Targeting VEGF-A with currently available therapeutics is not effective in all patients, or for all diseases (e.g., EGFR-expressing cancers). It has even become increasingly apparent that the therapeutic benefit associated with VEGF-A targeted therapy is complex and probably involves multiple mechanisms (Ellis and Hicklin, loc. cit.). For example, marketed anti-VEGF drugs, such as bevacizumab (AVASTIN®) or ranibizumab (LUCENTIS®) (see WO 96/030046, WO 98/045331 and WO 98/045332) or drugs in clinical development, such as VEGF-TRAP® (aflibercept) (WO 00/075319) do not distinguish between the pro- and anti-angiogenic forms of VEGF-A, so they do inhibit both. As a result, they inhibit angiogenesis, but also deprive healthy tissues of an essential survival factor, namely VEGF-Axxxb, resulting in cytotoxicity and dose-limiting side effects, which in turn limit efficacy. Side effects common to current anti-VEGF-A therapies are gastrointestinal perforations, bleeding, hypertension, thromboembolic events and proteinuria (Kamba, T. and McDonald, D. M., Br. J. Cancer 96, 1788-95, 2007). Another marketed anti-VEGF drug for the treatment of AMD is pegaptanib (WO 98/018480; MACUGEN®, a registered trademark of Pfizer). Pegaptanib is a PEGylated anti-VEGF aptamer, a single strand of nucleic acid that binds with specificity to the target protein. For the treatment of neovascular AMD there is ample evidence that vision outcomes with LUCENTIS® (ranibizumab) are superior to those with MACUGEN® (pegaptanib), and there is no definitive evidence to suggest a difference in safety between the drugs. As a result, MACUGEN® (pegaptanib) is not a commonly used therapy for this disease.
Overall, a need exists for improved anti-angiogenic agents for treating cancer and other pathological conditions.
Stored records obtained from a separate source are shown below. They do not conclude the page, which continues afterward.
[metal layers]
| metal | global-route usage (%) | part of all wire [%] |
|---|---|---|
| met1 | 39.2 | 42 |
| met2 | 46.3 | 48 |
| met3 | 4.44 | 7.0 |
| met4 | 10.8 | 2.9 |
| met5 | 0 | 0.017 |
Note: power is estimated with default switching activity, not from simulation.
**config.mk**
```make
export PLATFORM = sky130hd
export DESIGN_NAME = subfield_path_tokenizer
export DESIGN_NICKNAME = d
export VERILOG_FILES = /design/src/rtl/core/spt_pkg.sv /design/src/rtl/core/spt_front.sv /design/src/rtl/core/spt_queue.sv /design/src/rtl/core/spt_back.sv /design/src/rtl/core/subfield_path_tokenizer.sv
export SDC_FILE = /design/constraint.sdc
export NUM_CORES = 2
export LEC_CHECK = 0
export BUFFER_PORTS_ARGS = -buffer_cell sky130_fd_sc_hd__buf_2
export CAP_MARGIN = 20
export CORE_ASPECT_RATIO = 0.75
export CORE_MARGIN = 5
export CORE_UTILIZATION = 60
export CTS_BUF_LIST = sky130_fd_sc_hd__clkbuf_4 sky130_fd_sc_hd__clkbuf_8
export CTS_CLUSTER_DIAMETER = 30
export DETAILED_ROUTE_END_ITERATION = 7
export PLACE_DENSITY_LB_ADDON = 0.08
export SLEW_MARGIN = 20
export SYNTH_ARGS = -nofsm -noshare
export SYNTH_HDL_FRONTEND = slang
export SYNTH_SLANG_ARGS = --single-unit
export TNS_END_PERCENT = 50
```
**constraint.sdc**
```tcl
create_clock -name clk -period 15.8 [get_ports clk]
set_input_delay 1.58 -clock clk [delete_from_list [all_inputs] [get_ports clk]]
set_output_delay 1.58 -clock clk [all_outputs]
set_load 0.03 [all_outputs]
```
**config.mk**
```make
export PLATFORM = sky130hd
export DESIGN_NAME = midi_last_note_priority_voice
export DESIGN_NICKNAME = d
export VERILOG_FILES = /design/src/sv/mlnp_pkg.sv /design/src/sv/mlnp_front.sv /design/src/sv/mlnp_queue.sv /design/src/sv/mlnp_back.sv /design/src/sv/midi_last_note_priority_voice.sv
export SDC_FILE = /design/constraint.sdc
export NUM_CORES = 1
export LEC_CHECK = 0
export ABC_AREA = 1
export BUFFER_PORTS_ARGS = -buffer_cell sky130_fd_sc_hd__buf_2
export CORE_MARGIN = 2
export CORE_UTILIZATION = 40
export CTS_BUF_LIST = sky130_fd_sc_hd__clkbuf_2 sky130_fd_sc_hd__clkbuf_4 sky130_fd_sc_hd__clkbuf_8
export CTS_CLUSTER_SIZE = 40
export DETAILED_ROUTE_END_ITERATION = 10
export SYNTH_ARGS = -nofsm -noshare
export SYNTH_HDL_FRONTEND = slang
export SYNTH_HIERARCHICAL = 1
export SYNTH_SLANG_ARGS = --single-unit
```
**constraint.sdc**
```tcl
create_clock -name i_clk -period 9.3 [get_ports i_clk]
set_clock_uncertainty 0.15 [all_clocks]
set_input_delay 0.93 -clock i_clk [delete_from_list [all_inputs] [get_ports i_clk]]
set_output_delay 0.93 -clock i_clk [all_outputs]
set_load 0.02 [all_outputs]
```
The technical problem underlying the present invention is to identify novel anti-angiogenic agents, such as repeat domains with binding specificity to VEGF-Axxx, for an improved treatment of cancer and other pathological conditions, e.g. eye diseases such as AMD or DME. The solution to this technical problem is achieved by providing the embodiments characterized in the claims.